### Exercise directions
Collect each line of the entries that holds the string "assign".
Start of Record set
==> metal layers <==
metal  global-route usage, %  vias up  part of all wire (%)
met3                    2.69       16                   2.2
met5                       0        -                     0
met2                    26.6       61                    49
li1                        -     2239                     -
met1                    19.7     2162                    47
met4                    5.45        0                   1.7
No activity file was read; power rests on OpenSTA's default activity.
File: src/rtl/count_ctrl_if.sv
// Button/auto-repeat controller bus: control inputs, counter value and step outputs.
interface count_ctrl_if;
    logic        btn_level;
    logic        tick;
    logic        uphdnl_sw;
    logic        auto_sw;
    logic        sat_sw;
    logic [15:0] q;
    logic        inc;
    logic        uphdnl;
    logic        at_limit;
    logic [1:0]  state;

    modport master (
        output btn_level, tick, uphdnl_sw, auto_sw, sat_sw, q,
        input  inc, uphdnl, at_limit, state
    );

    modport slave (
        input  btn_level, tick, uphdnl_sw, auto_sw, sat_sw, q,
        output inc, uphdnl, at_limit, state
    );
endinterface

File: src/rtl/count_ctrl.sv
// Up/down counter step controller: single press, hold-to-repeat and free-run
// modes, with optional saturation at MIN_VAL/MAX_VAL.
module count_ctrl #(
    parameter int unsigned HOLD_TICKS = 500,
    parameter int unsigned REPEAT_DIV = 50,
    parameter logic [15:0] MAX_VAL    = 16'hFFFF,
    parameter logic [15:0] MIN_VAL    = 16'h0000
) (
    input logic         clk,
    input logic         reset,
    count_ctrl_if.slave bus
);

    localparam logic [1:0] ST_IDLE   = 2'd0;
    localparam logic [1:0] ST_PRESS  = 2'd1;
    localparam logic [1:0] ST_REPEAT = 2'd2;
    localparam logic [1:0] ST_AUTO   = 2'd3;

    localparam logic [15:0] HOLD_LAST = 16'(HOLD_TICKS - 1);
    localparam logic [15:0] RPT_LAST  = 16'(REPEAT_DIV - 1);

    logic [1:0]  state_q, state_d;
    logic [15:0] hold_cnt_q, hold_cnt_d;
    logic [15:0] rpt_cnt_q, rpt_cnt_d;
    logic        btn_prev_q;
    // Set once the button has been seen released; a button held through
    // reset therefore cannot produce a press until released and pressed again.
    logic        armed_q, armed_d;
    logic        inc_q, inc_d;
    logic        uphdnl_q, uphdnl_d;
    logic        at_limit_q, at_limit_d;

    logic press;
    logic req;
    logic at_lim_now;

    assign press = bus.btn_level & ~btn_prev_q & armed_q;

    assign at_lim_now = bus.sat_sw &
                        (( bus.uphdnl_sw & (bus.q == MAX_VAL)) |
                         (~bus.uphdnl_sw & (bus.q == MIN_VAL)));

    // Next-state, counter and step-request decode.
    always_comb begin
        state_d    = state_q;
        hold_cnt_d = hold_cnt_q;
        rpt_cnt_d  = rpt_cnt_q;
        req        = 1'b0;
        case (state_q)
            ST_IDLE: begin
                if (press) begin
                    req        = 1'b1;
                    state_d    = ST_PRESS;
                    hold_cnt_d = '0;
                    rpt_cnt_d  = '0;
                end
            end
            ST_PRESS: begin
                if (!bus.btn_level) begin
                    state_d = ST_IDLE;
                end else if (bus.tick) begin
                    hold_cnt_d = (hold_cnt_q == 16'hFFFF) ? hold_cnt_q : hold_cnt_q + 16'd1;
                    if (hold_cnt_q == HOLD_LAST) begin
                        req       = 1'b1;
                        rpt_cnt_d = '0;
                        state_d   = ST_REPEAT;
                    end
                end
            end
            ST_REPEAT: begin
                if (!bus.btn_level) begin
                    state_d = ST_IDLE;
                end else if (bus.tick) begin
                    if (rpt_cnt_q == RPT_LAST) begin
                        req       = 1'b1;
                        rpt_cnt_d = '0;
                    end else begin
                        rpt_cnt_d = (rpt_cnt_q == 16'hFFFF) ? rpt_cnt_q : rpt_cnt_q + 16'd1;
                    end
                end
            end
            default: begin
                // AUTO: every tick steps; leaving AUTO always lands in IDLE
                req     = bus.tick;
                state_d = ST_IDLE;
            end
        endcase
        // Free-run switch overrides any button activity in the other states
        if (bus.auto_sw) begin
            state_d = ST_AUTO;
            if (state_q != ST_AUTO) begin
                req        = 1'b0;
                hold_cnt_d = hold_cnt_q;
                rpt_cnt_d  = rpt_cnt_q;
            end
        end
    end

    // Output strobe: suppressed at a saturation limit, and never two in a row.
    always_comb begin
        armed_d    = armed_q | ~bus.btn_level;
        inc_d      = req & ~at_lim_now & ~inc_q;
        uphdnl_d   = inc_d ? bus.uphdnl_sw : uphdnl_q;
        at_limit_d = at_lim_now;
    end

    // FSM state, hold/repeat counters and button edge history.
    always_ff @(posedge clk or posedge reset) begin
        if (reset) begin
            state_q    <= ST_IDLE;
            hold_cnt_q <= '0;
            rpt_cnt_q  <= '0;
            btn_prev_q <= 1'b0;
            armed_q    <= 1'b0;
        end else begin
            state_q    <= state_d;
            hold_cnt_q <= hold_cnt_d;
            rpt_cnt_q  <= rpt_cnt_d;
            btn_prev_q <= bus.btn_level;
            armed_q    <= armed_d;
        end
    end

    // Registered outputs to the counter.
    always_ff @(posedge clk or posedge reset) begin
        if (reset) begin
            inc_q      <= 1'b0;
            uphdnl_q   <= 1'b1;
            at_limit_q <= 1'b0;
        end else begin
            inc_q      <= inc_d;
            uphdnl_q   <= uphdnl_d;
            at_limit_q <= at_limit_d;
        end
    end

    assign bus.inc      = inc_q;
    assign bus.uphdnl   = uphdnl_q;
    assign bus.at_limit = at_limit_q;
    assign bus.state    = state_q;

endmodule
<file path="config.mk">
export PLATFORM = sky130hd
export DESIGN_NAME = cpu_mem_arbiter
export DESIGN_NICKNAME = d
export VERILOG_FILES = /design/src/rtl/cpu_pkg.sv /design/src/rtl/cpu_mem_arb_stats.sv /design/src/rtl/cpu_mem_arbiter.sv
export SDC_FILE = /design/constraint.sdc
export NUM_CORES = 1
export LEC_CHECK = 0
export ABC_AREA = 0
export ABC_CLOCK_PERIOD_IN_PS = 3900
export CORE_ASPECT_RATIO = 0.6
export CORE_MARGIN = 2
export CORE_UTILIZATION = 46
export CTS_CLUSTER_SIZE = 14
export DETAILED_ROUTE_END_ITERATION = 8
export PLACE_DENSITY = 0.93
export SLEW_MARGIN = 40
export SYNTH_ARGS = -nofsm -noshare
export SYNTH_HDL_FRONTEND = slang
export SYNTH_SLANG_ARGS = --single-unit
</file>
<file path="constraint.sdc">
create_clock -name CLK -period 3.9 [get_ports CLK]
set_input_delay 0.78 -clock CLK [delete_from_list [all_inputs] [get_ports CLK]]
set_output_delay 0.78 -clock CLK [all_outputs]
set_load 0.01 [all_outputs]
</file>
End of Record set
### Solution for this exercise
    assign press = bus.btn_level & ~btn_prev_q & armed_q;
    assign at_lim_now = bus.sat_sw &
    assign bus.inc      = inc_q;
    assign bus.uphdnl   = uphdnl_q;
    assign bus.at_limit = at_limit_q;
    assign bus.state    = state_q;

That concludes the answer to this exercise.